▶ The task
Go through the lines below and copy each one that holds the string "more".

▶ Data to examine
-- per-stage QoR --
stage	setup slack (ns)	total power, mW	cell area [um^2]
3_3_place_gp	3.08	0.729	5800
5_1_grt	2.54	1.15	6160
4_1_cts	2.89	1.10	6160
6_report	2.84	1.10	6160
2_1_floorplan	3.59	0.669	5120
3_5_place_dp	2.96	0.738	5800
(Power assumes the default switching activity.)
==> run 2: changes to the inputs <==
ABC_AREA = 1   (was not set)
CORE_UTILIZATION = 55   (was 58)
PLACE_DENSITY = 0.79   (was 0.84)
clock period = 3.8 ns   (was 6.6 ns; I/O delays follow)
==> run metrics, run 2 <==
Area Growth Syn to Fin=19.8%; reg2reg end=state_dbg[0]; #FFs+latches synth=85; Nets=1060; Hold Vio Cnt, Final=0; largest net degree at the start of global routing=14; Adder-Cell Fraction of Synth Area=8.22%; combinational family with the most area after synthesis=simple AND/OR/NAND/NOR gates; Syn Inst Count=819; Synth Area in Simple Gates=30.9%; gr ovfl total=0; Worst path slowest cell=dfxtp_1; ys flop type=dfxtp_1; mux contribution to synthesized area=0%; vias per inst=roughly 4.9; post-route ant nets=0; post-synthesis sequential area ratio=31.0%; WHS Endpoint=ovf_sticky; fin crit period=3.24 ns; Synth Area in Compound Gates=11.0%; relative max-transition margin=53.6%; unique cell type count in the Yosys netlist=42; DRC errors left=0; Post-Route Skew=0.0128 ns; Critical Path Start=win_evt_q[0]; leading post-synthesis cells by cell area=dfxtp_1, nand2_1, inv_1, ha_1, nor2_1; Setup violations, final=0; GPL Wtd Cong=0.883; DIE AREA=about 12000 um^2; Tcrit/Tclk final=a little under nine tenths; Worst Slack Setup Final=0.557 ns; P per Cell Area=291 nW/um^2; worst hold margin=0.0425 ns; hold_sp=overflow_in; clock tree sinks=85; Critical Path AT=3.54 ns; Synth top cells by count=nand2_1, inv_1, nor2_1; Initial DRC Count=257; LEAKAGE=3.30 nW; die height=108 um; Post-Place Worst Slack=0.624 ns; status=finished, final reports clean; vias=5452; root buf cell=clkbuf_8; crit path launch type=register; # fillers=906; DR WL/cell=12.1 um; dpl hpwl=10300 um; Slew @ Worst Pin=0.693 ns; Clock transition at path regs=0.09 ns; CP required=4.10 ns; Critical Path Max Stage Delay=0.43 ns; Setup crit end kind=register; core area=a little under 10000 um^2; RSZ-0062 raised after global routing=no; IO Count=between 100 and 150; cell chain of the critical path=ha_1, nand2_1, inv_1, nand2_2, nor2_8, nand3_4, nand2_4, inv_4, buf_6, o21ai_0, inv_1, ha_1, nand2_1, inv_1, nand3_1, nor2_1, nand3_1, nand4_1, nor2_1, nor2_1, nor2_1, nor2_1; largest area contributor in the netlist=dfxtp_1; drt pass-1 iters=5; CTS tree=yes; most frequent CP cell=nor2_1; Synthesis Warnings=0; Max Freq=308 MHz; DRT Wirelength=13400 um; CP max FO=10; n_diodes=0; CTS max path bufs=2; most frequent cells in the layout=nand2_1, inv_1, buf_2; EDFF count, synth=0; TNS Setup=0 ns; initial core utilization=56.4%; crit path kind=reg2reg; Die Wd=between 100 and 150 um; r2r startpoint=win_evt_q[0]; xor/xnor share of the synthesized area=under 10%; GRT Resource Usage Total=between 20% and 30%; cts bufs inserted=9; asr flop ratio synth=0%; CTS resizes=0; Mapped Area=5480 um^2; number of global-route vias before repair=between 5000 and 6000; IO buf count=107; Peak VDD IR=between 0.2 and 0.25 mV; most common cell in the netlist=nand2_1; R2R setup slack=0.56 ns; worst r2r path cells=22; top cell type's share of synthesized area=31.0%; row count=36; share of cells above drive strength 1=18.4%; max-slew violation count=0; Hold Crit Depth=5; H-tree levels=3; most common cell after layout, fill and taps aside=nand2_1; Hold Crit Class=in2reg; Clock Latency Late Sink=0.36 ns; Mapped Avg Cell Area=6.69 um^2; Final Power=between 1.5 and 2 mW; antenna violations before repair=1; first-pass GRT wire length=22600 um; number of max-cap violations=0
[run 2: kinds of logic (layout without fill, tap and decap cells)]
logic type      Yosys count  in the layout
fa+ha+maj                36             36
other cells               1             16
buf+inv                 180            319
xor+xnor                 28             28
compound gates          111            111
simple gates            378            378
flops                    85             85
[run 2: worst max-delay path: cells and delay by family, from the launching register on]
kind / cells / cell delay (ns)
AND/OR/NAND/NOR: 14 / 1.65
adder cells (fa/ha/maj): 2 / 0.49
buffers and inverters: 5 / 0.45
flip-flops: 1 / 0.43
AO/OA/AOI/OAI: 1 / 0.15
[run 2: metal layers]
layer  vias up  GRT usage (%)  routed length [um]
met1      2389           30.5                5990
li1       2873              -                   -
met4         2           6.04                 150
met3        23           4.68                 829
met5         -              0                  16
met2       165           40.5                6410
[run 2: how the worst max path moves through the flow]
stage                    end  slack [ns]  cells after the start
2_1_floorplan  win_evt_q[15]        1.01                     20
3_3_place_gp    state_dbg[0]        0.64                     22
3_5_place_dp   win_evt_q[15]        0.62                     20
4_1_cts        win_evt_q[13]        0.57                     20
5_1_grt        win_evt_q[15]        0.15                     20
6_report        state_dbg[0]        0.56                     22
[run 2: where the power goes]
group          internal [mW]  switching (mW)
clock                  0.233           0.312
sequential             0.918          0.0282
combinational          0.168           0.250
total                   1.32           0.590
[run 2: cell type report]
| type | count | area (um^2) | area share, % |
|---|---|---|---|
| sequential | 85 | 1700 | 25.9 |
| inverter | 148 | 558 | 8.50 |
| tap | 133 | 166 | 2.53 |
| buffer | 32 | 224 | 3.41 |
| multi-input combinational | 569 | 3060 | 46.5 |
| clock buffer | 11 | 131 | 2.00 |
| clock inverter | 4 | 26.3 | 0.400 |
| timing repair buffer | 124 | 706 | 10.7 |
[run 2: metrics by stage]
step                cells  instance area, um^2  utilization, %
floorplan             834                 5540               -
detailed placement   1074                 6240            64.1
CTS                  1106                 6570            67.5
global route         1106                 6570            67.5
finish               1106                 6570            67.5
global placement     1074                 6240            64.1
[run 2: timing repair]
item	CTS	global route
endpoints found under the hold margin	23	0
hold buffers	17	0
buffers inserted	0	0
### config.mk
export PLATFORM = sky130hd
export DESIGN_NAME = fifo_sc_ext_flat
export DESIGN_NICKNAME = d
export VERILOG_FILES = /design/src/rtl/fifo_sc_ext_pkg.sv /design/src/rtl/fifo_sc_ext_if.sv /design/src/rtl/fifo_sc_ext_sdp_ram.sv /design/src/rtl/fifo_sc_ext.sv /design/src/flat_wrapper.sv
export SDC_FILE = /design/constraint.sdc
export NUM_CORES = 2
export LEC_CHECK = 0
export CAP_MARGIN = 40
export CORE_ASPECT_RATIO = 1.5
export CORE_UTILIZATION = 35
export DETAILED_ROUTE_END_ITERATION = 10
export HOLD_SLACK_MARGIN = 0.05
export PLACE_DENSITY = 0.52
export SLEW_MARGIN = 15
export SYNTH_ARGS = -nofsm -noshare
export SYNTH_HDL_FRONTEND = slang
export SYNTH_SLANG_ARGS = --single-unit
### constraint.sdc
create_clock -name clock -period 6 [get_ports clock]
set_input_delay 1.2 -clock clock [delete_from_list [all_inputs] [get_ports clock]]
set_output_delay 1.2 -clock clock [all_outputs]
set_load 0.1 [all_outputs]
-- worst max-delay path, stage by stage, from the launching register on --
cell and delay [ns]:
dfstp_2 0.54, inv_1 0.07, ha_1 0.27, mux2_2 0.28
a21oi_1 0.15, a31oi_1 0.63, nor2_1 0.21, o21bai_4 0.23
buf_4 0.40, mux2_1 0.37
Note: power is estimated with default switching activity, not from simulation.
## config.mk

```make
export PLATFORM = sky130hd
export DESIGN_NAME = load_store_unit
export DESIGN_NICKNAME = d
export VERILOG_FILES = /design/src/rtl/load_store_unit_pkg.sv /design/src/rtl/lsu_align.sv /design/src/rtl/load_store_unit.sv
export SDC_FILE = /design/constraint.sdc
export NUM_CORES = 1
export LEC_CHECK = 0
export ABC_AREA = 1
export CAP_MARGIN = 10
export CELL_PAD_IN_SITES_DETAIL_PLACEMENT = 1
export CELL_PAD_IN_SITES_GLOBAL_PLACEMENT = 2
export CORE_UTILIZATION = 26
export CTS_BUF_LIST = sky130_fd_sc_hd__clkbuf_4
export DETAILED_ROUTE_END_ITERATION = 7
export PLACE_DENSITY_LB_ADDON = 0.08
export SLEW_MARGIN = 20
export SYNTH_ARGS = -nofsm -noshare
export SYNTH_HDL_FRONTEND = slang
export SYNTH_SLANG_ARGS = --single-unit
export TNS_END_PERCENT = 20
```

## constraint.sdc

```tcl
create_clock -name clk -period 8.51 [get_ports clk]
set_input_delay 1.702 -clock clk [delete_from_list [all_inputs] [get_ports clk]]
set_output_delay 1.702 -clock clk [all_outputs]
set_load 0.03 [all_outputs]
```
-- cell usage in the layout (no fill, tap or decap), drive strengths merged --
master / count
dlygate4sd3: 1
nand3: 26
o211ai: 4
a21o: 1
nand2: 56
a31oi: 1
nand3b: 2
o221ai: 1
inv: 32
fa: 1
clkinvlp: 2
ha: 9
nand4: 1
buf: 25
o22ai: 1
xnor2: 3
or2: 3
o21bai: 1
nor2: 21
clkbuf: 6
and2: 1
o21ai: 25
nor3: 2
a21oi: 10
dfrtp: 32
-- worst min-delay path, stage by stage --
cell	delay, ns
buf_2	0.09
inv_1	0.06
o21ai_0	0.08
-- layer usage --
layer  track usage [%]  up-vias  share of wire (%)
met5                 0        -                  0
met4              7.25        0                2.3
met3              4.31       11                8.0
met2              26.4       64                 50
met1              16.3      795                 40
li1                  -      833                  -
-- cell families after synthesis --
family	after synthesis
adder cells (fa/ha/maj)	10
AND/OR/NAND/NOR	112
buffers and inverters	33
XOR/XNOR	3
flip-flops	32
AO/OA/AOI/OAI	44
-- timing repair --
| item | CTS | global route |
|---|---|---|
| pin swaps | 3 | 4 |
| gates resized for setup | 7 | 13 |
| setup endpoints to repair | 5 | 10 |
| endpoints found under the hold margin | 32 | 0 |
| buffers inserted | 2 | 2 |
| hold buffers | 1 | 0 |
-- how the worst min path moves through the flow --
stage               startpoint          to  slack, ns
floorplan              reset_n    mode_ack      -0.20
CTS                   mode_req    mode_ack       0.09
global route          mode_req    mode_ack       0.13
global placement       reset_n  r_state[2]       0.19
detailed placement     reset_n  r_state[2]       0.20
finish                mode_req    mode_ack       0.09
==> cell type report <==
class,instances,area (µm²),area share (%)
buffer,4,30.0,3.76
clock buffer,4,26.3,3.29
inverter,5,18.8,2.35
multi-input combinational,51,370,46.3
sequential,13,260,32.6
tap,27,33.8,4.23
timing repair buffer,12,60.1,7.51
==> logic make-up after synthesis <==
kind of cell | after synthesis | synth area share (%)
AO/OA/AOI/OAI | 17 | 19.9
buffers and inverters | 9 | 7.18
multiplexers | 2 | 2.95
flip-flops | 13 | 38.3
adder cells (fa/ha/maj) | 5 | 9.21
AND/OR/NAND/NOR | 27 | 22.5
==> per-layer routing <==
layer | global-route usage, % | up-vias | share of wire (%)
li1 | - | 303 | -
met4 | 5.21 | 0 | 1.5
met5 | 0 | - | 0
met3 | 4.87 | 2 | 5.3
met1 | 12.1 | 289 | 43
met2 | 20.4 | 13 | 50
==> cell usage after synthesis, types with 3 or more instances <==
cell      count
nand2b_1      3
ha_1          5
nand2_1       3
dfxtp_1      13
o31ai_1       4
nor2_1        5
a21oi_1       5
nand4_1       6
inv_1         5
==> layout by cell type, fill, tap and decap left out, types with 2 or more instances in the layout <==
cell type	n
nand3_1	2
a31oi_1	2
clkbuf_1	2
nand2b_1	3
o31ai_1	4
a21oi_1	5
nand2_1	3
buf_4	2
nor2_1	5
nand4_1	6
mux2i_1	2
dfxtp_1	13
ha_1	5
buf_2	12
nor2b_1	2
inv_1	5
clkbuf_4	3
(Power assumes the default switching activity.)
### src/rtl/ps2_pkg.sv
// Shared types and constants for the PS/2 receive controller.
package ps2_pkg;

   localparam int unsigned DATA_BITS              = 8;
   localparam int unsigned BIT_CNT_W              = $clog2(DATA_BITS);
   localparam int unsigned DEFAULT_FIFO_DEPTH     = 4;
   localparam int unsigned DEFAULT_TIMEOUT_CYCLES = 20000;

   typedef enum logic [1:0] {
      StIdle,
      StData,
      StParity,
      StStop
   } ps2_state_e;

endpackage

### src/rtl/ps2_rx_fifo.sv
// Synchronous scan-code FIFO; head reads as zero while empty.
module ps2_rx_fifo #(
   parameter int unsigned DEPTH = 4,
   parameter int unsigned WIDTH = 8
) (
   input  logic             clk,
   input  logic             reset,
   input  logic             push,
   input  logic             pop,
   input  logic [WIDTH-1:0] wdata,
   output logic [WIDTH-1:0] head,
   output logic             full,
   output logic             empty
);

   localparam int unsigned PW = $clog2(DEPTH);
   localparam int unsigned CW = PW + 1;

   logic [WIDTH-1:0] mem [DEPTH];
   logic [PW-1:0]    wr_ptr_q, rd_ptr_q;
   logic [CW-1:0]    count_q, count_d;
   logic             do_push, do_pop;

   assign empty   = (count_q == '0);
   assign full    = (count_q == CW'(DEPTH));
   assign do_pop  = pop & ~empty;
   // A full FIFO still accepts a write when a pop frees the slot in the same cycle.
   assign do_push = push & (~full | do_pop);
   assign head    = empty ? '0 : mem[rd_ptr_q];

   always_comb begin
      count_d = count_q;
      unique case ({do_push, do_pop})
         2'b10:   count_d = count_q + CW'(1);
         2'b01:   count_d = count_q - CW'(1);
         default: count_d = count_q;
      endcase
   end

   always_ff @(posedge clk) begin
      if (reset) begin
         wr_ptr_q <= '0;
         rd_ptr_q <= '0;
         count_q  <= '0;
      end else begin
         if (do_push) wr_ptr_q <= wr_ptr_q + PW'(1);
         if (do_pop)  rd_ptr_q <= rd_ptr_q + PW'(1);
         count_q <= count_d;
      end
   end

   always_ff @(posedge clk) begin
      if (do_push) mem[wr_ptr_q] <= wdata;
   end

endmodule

▶ Task result
==> cell usage after synthesis, types with 3 or more instances <==
==> layout by cell type, fill, tap and decap left out, types with 2 or more instances in the layout <==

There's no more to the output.